November 16, 2013 Leonard Rosmarin is Professor Emeritus of French literature and former Chair of the Department of Modern Languages at Brock University in the Niagara Region of Ontario, Canada. He received his Doctorate from YaleUniversity where he began his teaching career in 1964, then was appointed Assistant Professor at Wesleyan University, also in Connecticut.
He returned to Canada in 1969 to take up a position as Associate, then Full Professor at Brock, which, at that time, was only five years old. Leonard felt it would be an exciting challenge to create programs and traditions at a place that was just beginning its existence.
Before reincarnating himself as a novelist, Leonard has been an internationally recognized scholar and published nine books that have taken him all over the map of literary scholarship, from the 17th century to the 21st.
He has been decorated twice by the Government of France for distinguished service in the cause of French letters. From 1992 till 2002 he was Visiting Professor at the School for Doctoral studies at the University of Perpignan in Perpignan, France.
A self-confessed opera addict, he has written a study on the relationship between literature and lyric drama titled When Literature Becomes Opera. He is especially proud of the essays he has devoted to the works of some of the great Franco-Jewish writers of the 20th century: the novelist Albert Cohen, the philosopher Emmanuel Lévinas, the dramatist Liliane Atlan and the Nobel Prize winner, Elie Wiesel.
His English adaptation of Mme Atlan’s finest play, Les Mers Rouges, was mounted by the very popular Toronto Fringe Festival in 2005 and will eventually be made into a film for television.His essay on the novels of Elie Wiesel has been enthusiastically endorsed by the great man himself. Leonard is fully fluent in both French and English, and navigates effortlessly between the two languages and cultures.

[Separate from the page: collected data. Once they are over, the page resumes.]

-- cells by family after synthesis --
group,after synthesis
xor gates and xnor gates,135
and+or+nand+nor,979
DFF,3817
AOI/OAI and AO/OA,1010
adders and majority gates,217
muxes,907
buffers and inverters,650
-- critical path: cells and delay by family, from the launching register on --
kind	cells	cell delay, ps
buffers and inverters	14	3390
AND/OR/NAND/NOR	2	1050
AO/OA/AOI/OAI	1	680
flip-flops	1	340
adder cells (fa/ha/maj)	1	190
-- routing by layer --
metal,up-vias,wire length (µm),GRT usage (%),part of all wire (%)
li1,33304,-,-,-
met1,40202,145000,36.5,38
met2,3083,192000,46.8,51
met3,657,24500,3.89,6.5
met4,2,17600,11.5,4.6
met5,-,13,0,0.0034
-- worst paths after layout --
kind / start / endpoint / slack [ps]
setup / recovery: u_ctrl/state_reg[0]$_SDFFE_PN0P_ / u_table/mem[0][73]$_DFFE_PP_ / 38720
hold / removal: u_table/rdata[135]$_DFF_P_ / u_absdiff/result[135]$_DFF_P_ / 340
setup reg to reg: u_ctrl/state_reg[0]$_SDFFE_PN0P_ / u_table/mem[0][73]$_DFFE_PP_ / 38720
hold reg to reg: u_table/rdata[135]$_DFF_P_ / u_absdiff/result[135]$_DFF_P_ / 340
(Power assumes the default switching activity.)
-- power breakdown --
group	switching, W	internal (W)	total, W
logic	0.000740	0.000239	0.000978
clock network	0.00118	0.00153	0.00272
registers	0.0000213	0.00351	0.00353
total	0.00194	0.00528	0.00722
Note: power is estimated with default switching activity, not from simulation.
$ cat src/sv/e2q_pkg.sv
// Package for the Euler-angle to quaternion converter.
// Payload structs, CORDIC arctangent table and fixed constants; no dependencies.
package e2q_pkg;

  typedef struct packed {
    logic signed [31:0] pos_x;
    logic signed [31:0] pos_y;
    logic signed [31:0] pos_z;
    logic signed [15:0] roll_angle;
    logic signed [15:0] pitch_angle;
    logic signed [15:0] yaw_angle;
  } pose_in_t;

  typedef struct packed {
    logic signed [31:0] out_pos_x;
    logic signed [31:0] out_pos_y;
    logic signed [31:0] out_pos_z;
    logic signed [15:0] quat_w;
    logic signed [15:0] quat_x;
    logic signed [15:0] quat_y;
    logic signed [15:0] quat_z;
  } pose_out_t;

  localparam logic signed [34:0] HalfToTurn = 35'sd2734261102;
  localparam logic signed [34:0] CordicGain = 35'sd652032874;

  typedef logic signed [34:0] cw_t;

  typedef struct packed {
    cw_t x;
    cw_t y;
    cw_t z;
    logic flip;
  } rot_t;

  // rotation state for roll, pitch, yaw
  typedef struct packed {
    rot_t r;
    rot_t p;
    rot_t y;
  } rot3_t;

  function automatic logic [31:0] atan_turn(input int i);
    logic [31:0] t;
    unique case (i)
      0: t = 32'h20000000;  1: t = 32'h12E4051E;  2: t = 32'h09FB385B;
      3: t = 32'h051111D4;  4: t = 32'h028B0D43;  5: t = 32'h0145D7E1;
      6: t = 32'h00A2F61E;  7: t = 32'h00517C55;  8: t = 32'h0028BE53;
      9: t = 32'h00145F2F;  10: t = 32'h000A2F98; 11: t = 32'h000517CC;
      12: t = 32'h00028BE6; 13: t = 32'h000145F3; 14: t = 32'h0000A2FA;
      15: t = 32'h0000517D; 16: t = 32'h000028BE; 17: t = 32'h0000145F;
      18: t = 32'h00000A30; 19: t = 32'h00000518; 20: t = 32'h0000028C;
      21: t = 32'h00000146; 22: t = 32'h000000A3; 23: t = 32'h00000051;
      24: t = 32'h00000029; 25: t = 32'h00000014; 26: t = 32'h0000000A;
      27: t = 32'h00000005; 28: t = 32'h00000003; 29: t = 32'h00000001;
      30: t = 32'h00000001;
      default: t = 32'h00000000;
    endcase
    return t;
  endfunction

endpackage

$ cat src/sv/e2q_cell.sv
// One CORDIC rotation cell, applied to all three angles in lockstep.
// Registered; uses e2q_pkg.
module e2q_cell #(
  parameter int STAGE = 0
) (
  input  logic            clk,
  input  logic            en,
  input  e2q_pkg::rot3_t  din,
  output e2q_pkg::rot3_t  dout
);
  import e2q_pkg::*;

  localparam cw_t Atan = cw_t'({3'b000, atan_turn(STAGE)});

  function automatic rot_t step(input rot_t a);
    rot_t o;
    cw_t dx;
    cw_t dy;
    o = a;
    dx = a.y >>> STAGE;
    dy = a.x >>> STAGE;
    if (!a.z[34]) begin
      o.x = a.x - dx; o.y = a.y + dy; o.z = a.z - Atan;
    end else begin
      o.x = a.x + dx; o.y = a.y - dy; o.z = a.z + Atan;
    end
    return o;
  endfunction

  always_ff @(posedge clk) begin
    if (en) begin
      dout.r <= step(din.r);
      dout.p <= step(din.p);
      dout.y <= step(din.y);
    end
  end
endmodule

$ cat config.mk
export PLATFORM = sky130hd
export DESIGN_NAME = e2q_cell
export DESIGN_NICKNAME = d
export VERILOG_FILES = /design/src/sv/e2q_pkg.sv /design/src/sv/e2q_cell.sv
export SDC_FILE = /design/constraint.sdc
export NUM_CORES = 1
export LEC_CHECK = 0
export BUFFER_PORTS_ARGS = -buffer_cell sky130_fd_sc_hd__buf_2
export CORE_AREA = 2 2 249 251
export CTS_BUF_LIST = sky130_fd_sc_hd__clkbuf_8
export CTS_CLUSTER_DIAMETER = 200
export DETAILED_ROUTE_END_ITERATION = 10
export DIE_AREA = 0 0 251 253
export GPL_TIMING_DRIVEN = 0
export PLACE_DENSITY = 0.7
export SLEW_MARGIN = 40
export SYNTH_ARGS = -nofsm -noshare
export SYNTH_HDL_FRONTEND = slang
export SYNTH_SLANG_ARGS = --single-unit
$ cat constraint.sdc
create_clock -name clk -period 7.8 [get_ports clk]
set_clock_uncertainty 0.1 [all_clocks]
set_input_delay 1.17 -clock clk [delete_from_list [all_inputs] [get_ports clk]]
set_output_delay 1.17 -clock clk [all_outputs]
set_load 0.005 [all_outputs]
==> flow_summary.json <==
{
  "status": "complete, no violations",
  "port_buffers": 636,
  "critical_path.top_delay_family": "compound AO/OA/AOI/OAI gates",
  "core_area_um2": 61000,
  "largest_reg_flops": 315,
  "p_seq_frac": 0.378,
  "die_w_um": 251,
  "critPathMaxStageDelay_ns": 0.68,
  "p_per_area_nw_per_um2": 179,
  "drt_first_iter_violations": 2776,
  "synthArstFlopShare": 0,
  "clk_path_buf_depth": 3,
  "worstPathArrival_ns": 4.83,
  "power_frac_clock": 0.257,
  "ios": 638,
  "hold_violations": 0,
  "postCtsSetupBuffers": 0,
  "synth.distinct_cells": 77,
  "sw_frac_of_total": 0.365,
  "clock-sinks": 315,
  "final_cell_area_um2": 33300,
  "finalSetupViolCount": 0,
  "grt_pass1_vias": 26577,
  "slew_viol_final": 0,
  "worst_pin_slew_ns": 0.967,
  "crit_chain": "buf_2 -> inv_1 -> ha_1 -> fa_1 -> o21ai_0 -> a2111oi_1 -> nor2_1 -> a21oi_1 -> o311ai_0 -> a21oi_1 -> o2111ai_1 -> o21ai_0 -> xnor2_1",
  "synth.top_cells.by_count": "a21oi_1 (440), inv_1 (322), ha_1 (318), edfxtp_1 (315), nor2_1 (264)",
  "yosysSeqAreaShare": 0.339,
  "synthAdderAreaFrac": 0.151,
  "route.detailed.drc": 0,
  "synthTopCellsByArea": "edfxtp_1 (34%), ha_1 (14%), a21oi_1 (7.9%)",
  "holdBufCountCts": 0,
  "grt_pass1_wl_um": 161000,
  "dpl_cell_area_um2": 32200,
  "final_cells": 4748,
  "regMostFlops": "dout",
  "grt_overflow": 0,
  "synthXorXnorAreaFrac": 0.0654,
  "drive_gt1_frac": 0.202,
  "vdd_drop_max_mv": 0.149,
  "cts_buffers": 55,
  "cp-end-kind": "flip-flop",
  "start_kind": "input pin",
  "final_core_util": 0.546,
  "reg_top3": "dout (315)",
  "fmax_mhz": 222,
  "fin_nets": 4541,
  "syn_area_um2": 27900,
  "synth_enable_flop_cells": 315,
  "initial_core_util": 0.457,
  "p_int_w": 0.00378,
  "gp_congestion": 1.01,
  "tns_ns": 0,
  "dp.cells": 4624,
  "grt.total_usage": 0.331,
  "cts-resized-gates": 0,
  "period_minus_slack_ns": 4.51,
  "synthCells": 3194,
  "htreeDepth": 2,
  "clk_pin_slew_ns": 0.07,
  "clockRootBuffer": "clkbuf_8",
  "ys_warn_count": 0,
  "cap_violations": 0,
  "power.leakage_nw": 15.0,
  "yosysTopAreaCell": "edfxtp_1",
  "dp_hpwl_um": 89200,
  "grt_max_degree": 80,
  "synth_fp_nets": 3844,
  "slew_headroom": 0.351,
  "vias_per_cell": 5.89,
  "synth.most_common_cell": "a21oi_1",
  "synth.area.mux_share": 0.0151,
  "power.switching_w": 0.00217,
  "crit_buf_inv": 2,
  "synth-simple-area-share": 0.123,
  "routed_wl_um": 111000,
  "path_max_fanout": 4,
  "synth_top_area_frac": 0.339,
  "drtPass1Iterations": 6,
  "cts_tree": "done",
  "drt-wirelength-per-cell_um": 23.3,
  "dieArea_um2": 63500,
  "final_antenna_net_count": 0,
  "dr_total_vias": 27959,
  "critPathSlowestCell": "o21ai_0",
  "crit_required_ns": 8.11,
  "path_class": "in2reg",
  "dieHeight_um": 253,
  "antenna_found_initial": 33,
  "postSynthAreaPerCell_um2": 8.73,
  "rows": 91,
  "syn_to_final_growth_pct": 19.6,
  "ys_seq_elements": 315,
  "synth_compound_area_frac": 0.239,
  "fin_crit_sh": 0.579,
  "ys.flop_type": "edfxtp_1",
  "synth_top_family_by_area": "compound AO/OA/AOI/OAI gates",
  "p_comb_frac": 0.364,
  "rsz0062_at_grt": "false",
  "holdCritPathClass": "in2reg"
}
-- per-layer routing --
layer  GRT usage  share of wire  vias up
li1            -              -    12850
met1       0.429           0.41    13235
met2       0.532           0.45     1589
met3      0.0777          0.098      267
met4       0.137          0.039       18
met5           0        0.00098        -
-- power by group through the flow --
stage	registers [W]	clock network, W	logic, W
6_report	0.00225	0.00153	0.00217
5_1_grt	0.00227	0.00163	0.00232
4_1_cts	0.00225	0.00157	0.00212
3_5_place_dp	0.00228	0	0.00210
3_3_place_gp	0.00229	0	0.00211
2_1_floorplan	0.00232	0	0.00116
-- stage by stage --
step           setup slack [ns]  total power, W  hold WS [ns]
2_1_floorplan              3.82         0.00347          1.17
3_3_place_gp              0.807         0.00440          1.25
3_5_place_dp               2.71         0.00439          1.25
4_1_cts                    3.44         0.00594         0.517
5_1_grt                    3.25         0.00623         0.532
6_report                   3.29         0.00595         0.566
-- worst paths after layout --
| path | startpoint | to | slack, ns | cells after the start |
|---|---|---|---|---|
| max | din[248] | dout[282]$_DFFE_PP_ | 3.29 | 13 |
| min | din[110] | dout[110]$_DFFE_PP_ | 0.57 | 1 |
-- cells in the final DEF (no fill, tap or decap), types with 20 or more instances in the layout --
| master | netlist | final |
|---|---|---|
| clkinv_1 | 18 | 30 |
| nand3_1 | 33 | 33 |
| nand2b_1 | 31 | 31 |
| a211oi_1 | 21 | 20 |
| nand4_1 | 41 | 41 |
| buf_1 | 30 | 25 |
| nand2_1 | 171 | 171 |
| clkbuf_1 | 79 | 72 |
| ha_1 | 318 | 318 |
| edfxtp_1 | 315 | 315 |
| a21oi_1 | 440 | 440 |
| nor3_1 | 57 | 57 |
| nor2_1 | 264 | 264 |
| buf_2 | 23 | 663 |
| o31ai_1 | 35 | 34 |
| a31oi_1 | 25 | 25 |
| diode_2 | 0 | 25 |
| o21ai_0 | 226 | 226 |
| inv_1 | 322 | 332 |
| xor2_1 | 24 | 24 |
| nor2b_1 | 30 | 30 |
| clkbuf_8 | 0 | 55 |
| a21o_1 | 83 | 83 |
| xnor2_1 | 184 | 184 |
| nor4_1 | 24 | 24 |
| o21bai_1 | 85 | 85 |
| mux2i_1 | 42 | 42 |
-- cell type report --
class                   instances  area (µm²)
inverters                     340        1280
clock inverters                44         319
repair buffers                640        3300
diodes                         25        62.6
multi-input cells            2401       16600
fillers                      5925       27700
flip-flops and latches        315        9460
plain buffers                 138         586
well taps                     790         988
clock buffers                  55         757
-- kinds of logic after synthesis --
| family | after synthesis |
|---|---|
| AO/OA/AOI/OAI | 1089 |
| AND/OR/NAND/NOR | 732 |
| buffers and inverters | 478 |
| adder cells (fa/ha/maj) | 330 |
| flip-flops | 315 |
| XOR/XNOR | 208 |
| multiplexers | 42 |
Note: power is estimated with default switching activity, not from simulation.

Leonard has become a novelist rather late in life, at the ripe old age of 70! Why did it take so long? Here is how he relates his unusual trajectory: “For literally decades I had wanted to immortalize my over-the-top, larger-than-life Jewish family. They were refreshingly un-hypocritical. In fact, they were always brutally frank. They would never stab you in the back; it was always in the chest. So at least you knew where the blows were coming from. They were absolutely transparent. What you see was what you got.
“But whenever I felt inclined to sit down and actually write about them, I would begin to worry about what would happen to my academic career. As of the late 70s, Canadian, just like American universities, were becoming afflicted with the neurosis of ‘Publish or Perish.’ In order to rise through the ranks, I simply had to concentrate on my scholarship and leave novel writing on the back burner.
“Once I retired, however, I had no more excuses. My immediate family and friends got after me to finally put down in writing all the tantalizing, scandalous stories I had been relating to them for years about the extended family of my childhood. So I sat down and started working on the novel in earnest.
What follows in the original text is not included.